I woke up at 11:30 in the morning and fell back asleep until 2:00 PM. The night before I laid in bed watching something on Netflix, I can’t remember now. The past week is a haze. I’ve barely had any energy to get out of bed, let alone do anything productive. Today I managed to make myself some breakfast and that’s the biggest victory I’ve had in the last three days. I have to go to work soon and I’m dreading it. It means having to get a shower, it means having to be around people and interact with them for longer than a few seconds. I already know that as soon as I get home I won’t make dinner, I won’t do anything but lay on my couch for a few hours until I’m tired enough to fall asleep.
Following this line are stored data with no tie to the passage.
[src/rtl/sap_datapath.sv]
// sap_datapath: register/bus datapath of the 8-bit SAP CPU.
//   clk, rst (async, active-low)
//   prog_mode, prog_we, prog_addr, prog_data : program-load port
//   hlt..j      : one-hot-ish decoder control lines, valid from negedge
//   insn        : instruction register
//   cf, zf      : carry / zero flags (updated only on sumo)
//   out_val     : output register
//   pc_dbg      : program counter
//   bus_dbg     : combinational bus value (0 in prog_mode)
//   halted      : sticky halt, cleared only by reset
module sap_datapath #(
  parameter int DATA_W = sap_pkg::DATA_W,
  parameter int ADDR_W = sap_pkg::ADDR_W
) (
  input  logic              clk,
  input  logic              rst,
  input  logic              prog_mode,
  input  logic              prog_we,
  input  logic [ADDR_W-1:0] prog_addr,
  input  logic [DATA_W-1:0] prog_data,
  input  logic              hlt,
  input  logic              mi,
  input  logic              ri,
  input  logic              ro,
  input  logic              io,
  input  logic              ii,
  input  logic              ai,
  input  logic              ao,
  input  logic              sumo,
  input  logic              sub,
  input  logic              bi,
  input  logic              oi,
  input  logic              ce,
  input  logic              co,
  input  logic              j,
  output logic [DATA_W-1:0] insn,
  output logic              cf,
  output logic              zf,
  output logic [DATA_W-1:0] out_val,
  output logic [ADDR_W-1:0] pc_dbg,
  output logic [DATA_W-1:0] bus_dbg,
  output logic              halted
);
  import sap_pkg::*;

  ctrl_t             ctrl;
  bus_src_t          bus_src;
  logic              active;
  logic [DATA_W-1:0] bus;
  logic [DATA_W-1:0] a_q, b_q, ir_q, out_q;
  logic [ADDR_W-1:0] mar_q, pc_q;
  logic [DATA_W-1:0] ram_rdata;
  logic [DATA_W:0]   sum;

  assign ctrl = {hlt, mi, ri, ro, io, ii, ai, ao, sumo, sub, bi, oi, ce, co, j};

  // Loads happen only outside prog_mode, before halt, and not on the halt edge.
  assign active  = !prog_mode && !halted && !ctrl.hlt;
  assign bus_src = prog_mode ? SRC_NONE : sel_bus_src(ctrl);

  // sub turns the adder into A + ~B + 1; carry out of bit DATA_W is the flag.
  assign sum = {1'b0, a_q} + {1'b0, (ctrl.sub ? ~b_q : b_q)}
             + {{DATA_W{1'b0}}, ctrl.sub};

  // NOTE: bus gets a default before the case so no path leaves it unassigned,
  // which would otherwise infer a latch.
  always_comb begin
    bus = '0;
    unique case (bus_src)
      SRC_SUM:  bus = sum[DATA_W-1:0];
      SRC_A:    bus = a_q;
      SRC_RAM:  bus = ram_rdata;
      SRC_IR:   bus = {{(DATA_W-ADDR_W){1'b0}}, ir_q[ADDR_W-1:0]};
      SRC_PC:   bus = {{(DATA_W-ADDR_W){1'b0}}, pc_q};
      default:  bus = '0;
    endcase
  end

  always_ff @(posedge clk or negedge rst) begin
    if (!rst) begin
      a_q    <= '0;
      b_q    <= '0;
      ir_q   <= '0;
      mar_q  <= '0;
      out_q  <= '0;
      pc_q   <= '0;
      cf     <= 1'b0;
      zf     <= 1'b0;
      halted <= 1'b0;
    end else begin
      if (!prog_mode && ctrl.hlt) halted <= 1'b1;
      if (active) begin
        if (ctrl.mi) mar_q <= bus[ADDR_W-1:0];
        if (ctrl.ii) ir_q  <= bus;
        if (ctrl.ai) a_q   <= bus;
        if (ctrl.bi) b_q   <= bus;
        if (ctrl.oi) out_q <= bus;
        if (ctrl.j)       pc_q <= bus[ADDR_W-1:0];
        else if (ctrl.ce) pc_q <= pc_q + ADDR_W'(1);
        if (ctrl.sumo) begin
          cf <= sum[DATA_W];
          zf <= (sum[DATA_W-1:0] == '0);
        end
      end
    end
  end

  sap_ram #(
    .DATA_W (DATA_W),
    .ADDR_W (ADDR_W)
  ) u_ram (
    .clk       (clk),
    .prog_mode (prog_mode),
    .prog_we   (prog_we),
    .prog_addr (prog_addr),
    .prog_data (prog_data),
    .dp_we     (active && ctrl.ri),
    .dp_addr   (mar_q),
    .dp_data   (bus),
    .raddr     (mar_q),
    .rdata     (ram_rdata)
  );

  assign insn    = ir_q;
  assign out_val = out_q;
  assign pc_dbg  = pc_q;
  assign bus_dbg = bus;

endmodule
And this is how I’ve been for months. This is what it’s like to live with depression.

It isn’t just about sadness - although that is a very big part of it. It’s about how everything suddenly isn’t interesting or fun. I don’t want to have a conversation with you, I don’t want to go out for drinks. I want to lay here and do what I’m good at doing: sleeping. My instruments collect dust, my console only turns on to play Netflix, I stop drawing, I stop writing. I just stop caring. And it makes the sadness even worse. Everyone who doesn’t understand depression will say, “Hey, just do something you love. Read a book, get outside and get some sun!” And sometimes I want to shout “Listen here, pal! I’ve tried all of those things and I ended up just feeling worse about myself.” You don’t think that I haven’t tried picking up my guitar and playing some songs I love? Or that I’ve tried using one of those coloring books only to give up five minutes later? It’s just hopeless.
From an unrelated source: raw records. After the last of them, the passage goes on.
`config.mk`:
```
export PLATFORM = sky130hd
export DESIGN_NAME = alu_cmd_sequencer_flat
export DESIGN_NICKNAME = d
export VERILOG_FILES = /design/src/rtl/alu_cmd_sequencer_if.sv /design/src/rtl/alu_cmd_sequencer.sv /design/src/flat_wrapper.sv
export SDC_FILE = /design/constraint.sdc
export NUM_CORES = 1
export LEC_CHECK = 0
export CAP_MARGIN = 20
export CORE_ASPECT_RATIO = 1.25
export CORE_UTILIZATION = 47
export DETAILED_ROUTE_END_ITERATION = 12
export PLACE_DENSITY_LB_ADDON = 0.2
export SYNTH_ARGS = -nofsm -noshare
export SYNTH_HDL_FRONTEND = slang
export SYNTH_SLANG_ARGS = --single-unit
```
`constraint.sdc`:
```
create_clock -name clk -period 2.95 [get_ports clk]
set_input_delay 0.295 -clock clk [delete_from_list [all_inputs] [get_ports clk]]
set_output_delay 0.295 -clock clk [all_outputs]
set_load 0.01 [all_outputs]
```
`src/rtl/alu_cmd_sequencer_if.sv`:
```
// alu_cmd_sequencer_if
//
// Purpose: groups the command port, the ALU-facing drive/return signals and
// the result port of alu_cmd_sequencer into one bundle.
//
// Handshake rule for both cmd_* and res_*: a transfer happens on a rising
// clock edge where valid and ready are both high. The producer holds valid
// and its payload stable until that edge. The consumer may raise or lower
// ready at any time.
//
// Signals:
//   cmd_valid/cmd_ready, cmd_a, cmd_b, cmd_op, cmd_chain  command port
//   alu_a, alu_b, alu_op                                  drive to the ALU
//   alu_result                                            return from the ALU
//   res_valid/res_ready, res_data                         result port
//   fifo_count                                            queued entries
//
// Modports:
//   slave  - the sequencer itself
//   master - the surrounding environment (command source, ALU, result sink)
interface alu_cmd_sequencer_if #(
    parameter int DEPTH = 4
);
    localparam int CNT_W = $clog2(DEPTH) + 1;

    logic             cmd_valid;
    logic             cmd_ready;
    logic [31:0]      cmd_a;
    logic [31:0]      cmd_b;
    logic [1:0]       cmd_op;
    logic             cmd_chain;

    logic [31:0]      alu_a;
    logic [31:0]      alu_b;
    logic [1:0]       alu_op;
    logic [31:0]      alu_result;

    logic             res_valid;
    logic             res_ready;
    logic [31:0]      res_data;

    logic [CNT_W-1:0] fifo_count;

    modport slave (
        input  cmd_valid, cmd_a, cmd_b, cmd_op, cmd_chain,
        input  alu_result,
        input  res_ready,
        output cmd_ready,
        output alu_a, alu_b, alu_op,
        output res_valid, res_data,
        output fifo_count
    );

    modport master (
        output cmd_valid, cmd_a, cmd_b, cmd_op, cmd_chain,
        output alu_result,
        output res_ready,
        input  cmd_ready,
        input  alu_a, alu_b, alu_op,
        input  res_valid, res_data,
        input  fifo_count
    );
endinterface

```
`src/rtl/alu_cmd_sequencer.sv`:
```
// alu_cmd_sequencer
//
// Purpose: command queue and result-capture stage around a 32-bit
// combinational ALU. Commands {a, b, op[, chain]} are accepted over a
// valid/ready handshake into a DEPTH-entry circular FIFO. The head entry is
// driven to the ALU combinationally and, when the result slot is free (or is
// being drained in the same cycle), the ALU result is registered into the
// result port and the head is popped.
//
// Optional feature (macro ALU_CHAIN_EN):
//   defined   - a head entry with chain=1 drives the previous result as
//               operand A instead of its stored a.
//   undefined - cmd_chain is ignored and not stored; no last-result register.
//
// Ports:
//   clk          rising-edge clock
//   rst          synchronous active-high reset
//   bus          alu_cmd_sequencer_if.slave (command, ALU and result signals)
//   dbg_state_o  result-slot state (0 = EMPTY, 1 = FULL)
module alu_cmd_sequencer #(
    parameter int DEPTH = 4
) (
    input  logic                 clk,
    input  logic                 rst,
    alu_cmd_sequencer_if.slave   bus,
    output logic                 dbg_state_o
);
    localparam int PTR_W = $clog2(DEPTH);
    localparam int CNT_W = PTR_W + 1;
    localparam logic [CNT_W-1:0] FULL_CNT = CNT_W'(DEPTH);
    localparam logic [CNT_W-1:0] ONE_CNT  = CNT_W'(1);
    localparam logic [PTR_W-1:0] ONE_PTR  = PTR_W'(1);

    typedef enum logic {
        S_EMPTY = 1'b0,
        S_FULL  = 1'b1
    } state_t;

    state_t           state_q, state_d;
    logic [PTR_W-1:0] wr_ptr_q, wr_ptr_d;
    logic [PTR_W-1:0] rd_ptr_q, rd_ptr_d;
    logic [CNT_W-1:0] count_q, count_d;
    logic [31:0]      res_data_q, res_data_d;

    logic [31:0]      mem_a  [DEPTH];
    logic [31:0]      mem_b  [DEPTH];
    logic [1:0]       mem_op [DEPTH];

    logic             fifo_empty;
    logic             cmd_ready;
    logic             push;
    logic             issue;

`ifdef ALU_CHAIN_EN
    logic             mem_chain [DEPTH];
    logic [31:0]      last_result_q, last_result_d;
`else
    logic             unused_chain;
    assign unused_chain = bus.cmd_chain;
`endif

    assign fifo_empty = (count_q == '0);
    // Registered count only: a pop in the same cycle never frees a slot for
    // a push, so cmd_ready has no path from res_ready.
    assign cmd_ready  = (count_q != FULL_CNT);
    assign push       = bus.cmd_valid && cmd_ready;
    // A new result may be captured when the slot is free or is being read
    // out at this very edge.
    assign issue      = !fifo_empty && ((state_q == S_EMPTY) || bus.res_ready);

    assign bus.cmd_ready  = cmd_ready;
    assign bus.res_valid  = (state_q == S_FULL);
    assign bus.res_data   = res_data_q;
    assign bus.fifo_count = count_q;
    assign dbg_state_o    = state_q;

    // Head entry drives the ALU; zeros when nothing is queued.
    always_comb begin
        bus.alu_a  = '0;
        bus.alu_b  = '0;
        bus.alu_op = '0;
        if (!fifo_empty) begin
            bus.alu_a  = mem_a[rd_ptr_q];
            bus.alu_b  = mem_b[rd_ptr_q];
            bus.alu_op = mem_op[rd_ptr_q];
`ifdef ALU_CHAIN_EN
            if (mem_chain[rd_ptr_q]) begin
                bus.alu_a = last_result_q;
            end
`endif
        end
    end

    // Next-state logic for the result slot, FIFO pointers and count.
    always_comb begin
        state_d    = state_q;
        wr_ptr_d   = wr_ptr_q;
        rd_ptr_d   = rd_ptr_q;
        count_d    = count_q;
        res_data_d = res_data_q;
`ifdef ALU_CHAIN_EN
        last_result_d = last_result_q;
`endif

        if (push) begin
            wr_ptr_d = wr_ptr_q + ONE_PTR;
        end
        if (issue) begin
            rd_ptr_d   = rd_ptr_q + ONE_PTR;
            res_data_d = bus.alu_result;
`ifdef ALU_CHAIN_EN
            last_result_d = bus.alu_result;
`endif
        end

        case ({push, issue})
            2'b10:   count_d = count_q + ONE_CNT;
            2'b01:   count_d = count_q - ONE_CNT;
            default: count_d = count_q;
        endcase

        case (state_q)
            S_EMPTY: begin
                if (issue) begin
                    state_d = S_FULL;
                end
            end
            S_FULL: begin
                // Drained without a replacement: slot becomes free, data held.
                if (bus.res_ready && !issue) begin
                    state_d = S_EMPTY;
                end
            end
            default: state_d = S_EMPTY;
        endcase
    end

    always_ff @(posedge clk) begin
        if (rst) begin
            state_q    <= S_EMPTY;
            wr_ptr_q   <= '0;
            rd_ptr_q   <= '0;
            count_q    <= '0;
            res_data_q <= '0;
`ifdef ALU_CHAIN_EN
            last_result_q <= '0;
`endif
        end else begin
            state_q    <= state_d;
            wr_ptr_q   <= wr_ptr_d;
            rd_ptr_q   <= rd_ptr_d;
            count_q    <= count_d;
            res_data_q <= res_data_d;
`ifdef ALU_CHAIN_EN
            last_result_q <= last_result_d;
`endif
        end
    end

    // Storage needs no reset: the pointers and count decide what is live.
    always_ff @(posedge clk) begin
        if (push) begin
            mem_a[wr_ptr_q]  <= bus.cmd_a;
            mem_b[wr_ptr_q]  <= bus.cmd_b;
            mem_op[wr_ptr_q] <= bus.cmd_op;
`ifdef ALU_CHAIN_EN
            mem_chain[wr_ptr_q] <= bus.cmd_chain;
`endif
        end
    end
endmodule
```
`src/flat_wrapper.sv`:
```
// flat-port wrapper written by rule: the top's interface ports become plain ports
module alu_cmd_sequencer_flat 
#(
    parameter int DEPTH = 4
)
  (clk, rst, dbg_state_o, bus_cmd_valid, bus_cmd_a, bus_cmd_b, bus_cmd_op, bus_cmd_chain, bus_alu_result, bus_res_ready, bus_cmd_ready, bus_alu_a, bus_alu_b, bus_alu_op, bus_res_valid, bus_res_data, bus_fifo_count);
  alu_cmd_sequencer_if #(.DEPTH(DEPTH)) bus_i ();
  input  logic clk;
  input  logic rst;
  output logic dbg_state_o;
  input wire logic [$bits(bus_i.cmd_valid)-1:0] bus_cmd_valid;
  input wire logic [$bits(bus_i.cmd_a)-1:0] bus_cmd_a;
  input wire logic [$bits(bus_i.cmd_b)-1:0] bus_cmd_b;
  input wire logic [$bits(bus_i.cmd_op)-1:0] bus_cmd_op;
  input wire logic [$bits(bus_i.cmd_chain)-1:0] bus_cmd_chain;
  input wire logic [$bits(bus_i.alu_result)-1:0] bus_alu_result;
  input wire logic [$bits(bus_i.res_ready)-1:0] bus_res_ready;
  output wire logic [$bits(bus_i.cmd_ready)-1:0] bus_cmd_ready;
  output wire logic [$bits(bus_i.alu_a)-1:0] bus_alu_a;
  output wire logic [$bits(bus_i.alu_b)-1:0] bus_alu_b;
  output wire logic [$bits(bus_i.alu_op)-1:0] bus_alu_op;
  output wire logic [$bits(bus_i.res_valid)-1:0] bus_res_valid;
  output wire logic [$bits(bus_i.res_data)-1:0] bus_res_data;
  output wire logic [$bits(bus_i.fifo_count)-1:0] bus_fifo_count;
  assign bus_i.cmd_valid = bus_cmd_valid;
  assign bus_i.cmd_a = bus_cmd_a;
  assign bus_i.cmd_b = bus_cmd_b;
  assign bus_i.cmd_op = bus_cmd_op;
  assign bus_i.cmd_chain = bus_cmd_chain;
  assign bus_i.alu_result = bus_alu_result;
  assign bus_i.res_ready = bus_res_ready;
  assign bus_cmd_ready = bus_i.cmd_ready;
  assign bus_alu_a = bus_i.alu_a;
  assign bus_alu_b = bus_i.alu_b;
  assign bus_alu_op = bus_i.alu_op;
  assign bus_res_valid = bus_i.res_valid;
  assign bus_res_data = bus_i.res_data;
  assign bus_fifo_count = bus_i.fifo_count;
  alu_cmd_sequencer #(.DEPTH(DEPTH)) u_core (.clk(clk), .rst(rst), .bus(bus_i), .dbg_state_o(dbg_state_o));
endmodule
```
==> qor.txt <==
Outcome = completed
Ratio of cells with drive above 1 in the final layout = 16.30%
Storage cell area = 8776 sq um
Layout net count = 946
Vias = 6300
Post-DR wirelength/cell = 19.75 microns
Pin count of the biggest net entering global routing = 103
PD cells = 948.7 nW/um^2
Synth Warn # = 0
Final Hold Fails = 0
Resized cells post-CTS = 0
CTS tree = done
Htree depth = 1
Net count after synthesis = 731
Internal power = 10.43 mW
Clk network pwr share = 25.9%
Total CTS buffers = 30
Die Y = 179.1 microns
#FFs+latches synth = 306
Ant. Diodes = 0
Reg power frac = 38.3%
Critical path's slowest cell = clkdlybuf4s50_1
Max Cap Violations = 0
CP Data Required Time = 2.65 ns
Sw Ratio = 28.10%
IO Port Bufs = 205
CORE AREA = 24580 sq um
Post-route setup TNS = 0 ns
Clock sink count = 306
Slew Limit Headroom = 45.96%
RSZ-0062 raised after global routing = no
Rows = 64
Final min period = 2.698 ns
Global-route wire length before repair = 35740 microns
DR vias/cell = 5.299
Overall Global Routing Usage = 18.40%
Worst-case clock buffer depth = 3
Die span in x = 143.7 microns
Full die area = 25730 sq um
Worst-Skew Late Latency = 0.53 ns
Crit end category = output pin
DRC violations left = 0
Leak = 4.931 nW
Slew Viols, Final = 0
Yosys cell types = 27
Net load switching power = 4.076 mW
Sequential share of the synthesized area = 74.36%
Routability cong. = 0.7622
Setup violators final = 0
Footprint of the multi-input gates = 2790 sq um
Gr ovfl total = 0
Fin crit share = 91.45%
Vias in the first global route = 6656
Worst Path Arrival = 2.40 ns
Antenna-violating nets left = 0
Peak Freq = 370.7 MHz
Final HPWL DP = 14510 microns
Comb power frac = 35.8%
Startpoint Class = register
First-pass DRT Iterations = 4
Fillers = 1794
Routed wire length = 23480 microns
Reg clk slew, reported paths = 0.06 ns
Design Power = 14.50 mW
Category of the most critical setup path = reg -> out
Largest stage delay, worst path = 0.54 ns
CP max FO = 29
HP Class = in -> reg
I/O Pins = 207
Starting Density = 47.96%
Mapped Area = 11790 sq um
Synthesis-to-layout area growth = 29.67%
Worst-path cell chain = buf_12 > mux4_2 > nor2b_1 > clkdlybuf4s50_1
Root buffer cell = clkbuf_16
Initial DRC count = 342
Clock Skew = 0.008007 ns
Reg2reg setup slack = 0.70 ns
Peak VDD IR = 628.6 uV
Worst slew pin tran = 0.8080 ns
Antenna violations before repair = 1
Mapped Cells = 622
Avg Inst Size Synth = 18.96 sq um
Everything is hopeless. I don’t find much hope in anything. Even the thought of having to go through another day of being this way is agonizing. Not just because it’s awful feeling like I just want to sleep forever, but because I feel bad for my friends. I stopped replying hours ago because I just don’t want to talk to you. It isn’t because I don’t want to, it’s just that I don’t have the energy to reply to anything. I just spent the last hour staring at my ceiling thinking how great my life is and yet here I am enveloped by some sick sadness. That’s all I have energy for most of the time.

And really, that’s what depression is. It’s a sickness. It’s the worst case of the flu you’ve had. It puts you in bed and makes you feel terrible. I know a lot of people who would probably argue that depression is just being sad, but it isn’t. It has physical symptoms as well as mental ones. It’s an all-encompassing sickness. A flu will pass in 3-5 days. So far I’m up to three months of feeling like there’s a dark spot in my chest that’s gnawing away at my insides. And everyday is still the biggest struggle of my life. Don’t tell me about who has it worse. Right now this is my worse. Trust me, I know how good I have it, don’t make me feel worse by reminding me I have no reason to feel like this. I definitely don’t try to remind you that you wouldn’t have a cold if you washed your hands more while you’re bed-ridden and full of snot.
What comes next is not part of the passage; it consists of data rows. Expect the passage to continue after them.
--- config.mk ---
export PLATFORM = sky130hd
export DESIGN_NAME = spike_timestep_scheduler_flat
export DESIGN_NICKNAME = d
export VERILOG_FILES = /design/src/rtl/spike_timestep_scheduler_if.sv /design/src/rtl/spike_timestep_scheduler.sv /design/src/flat_wrapper.sv
export SDC_FILE = /design/constraint.sdc
export NUM_CORES = 1
export LEC_CHECK = 0
export CAP_MARGIN = 20
export CORE_ASPECT_RATIO = 1.25
export CORE_MARGIN = 2
export CORE_UTILIZATION = 25
export CTS_BUF_LIST = sky130_fd_sc_hd__clkbuf_16
export CTS_CLUSTER_SIZE = 8
export DETAILED_ROUTE_END_ITERATION = 12
export PLACE_DENSITY = 0.48
export SLEW_MARGIN = 20
export SYNTH_ARGS = -nofsm -noshare
export SYNTH_HDL_FRONTEND = slang
export SYNTH_SLANG_ARGS = --single-unit
--- constraint.sdc ---
create_clock -name clk -period 3.6 [get_ports clk]
set_input_delay 0.72 -clock clk [delete_from_list [all_inputs] [get_ports clk]]
set_output_delay 0.72 -clock clk [all_outputs]
set_load 0.01 [all_outputs]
It gets better though. Some days I wake up and almost forget about it. I spent a whole week this month galavanting around my home state and feeling nothing but happiness. Albeit that familiar sad feeling was lurking in my mind, especially at night when everyone had dozed off and I was left with my thoughts. But that’s okay with me. Because the only thing I can do is hope that one day I’ll wake up and it’ll be gone forever. The sickness will leave and I will be happy.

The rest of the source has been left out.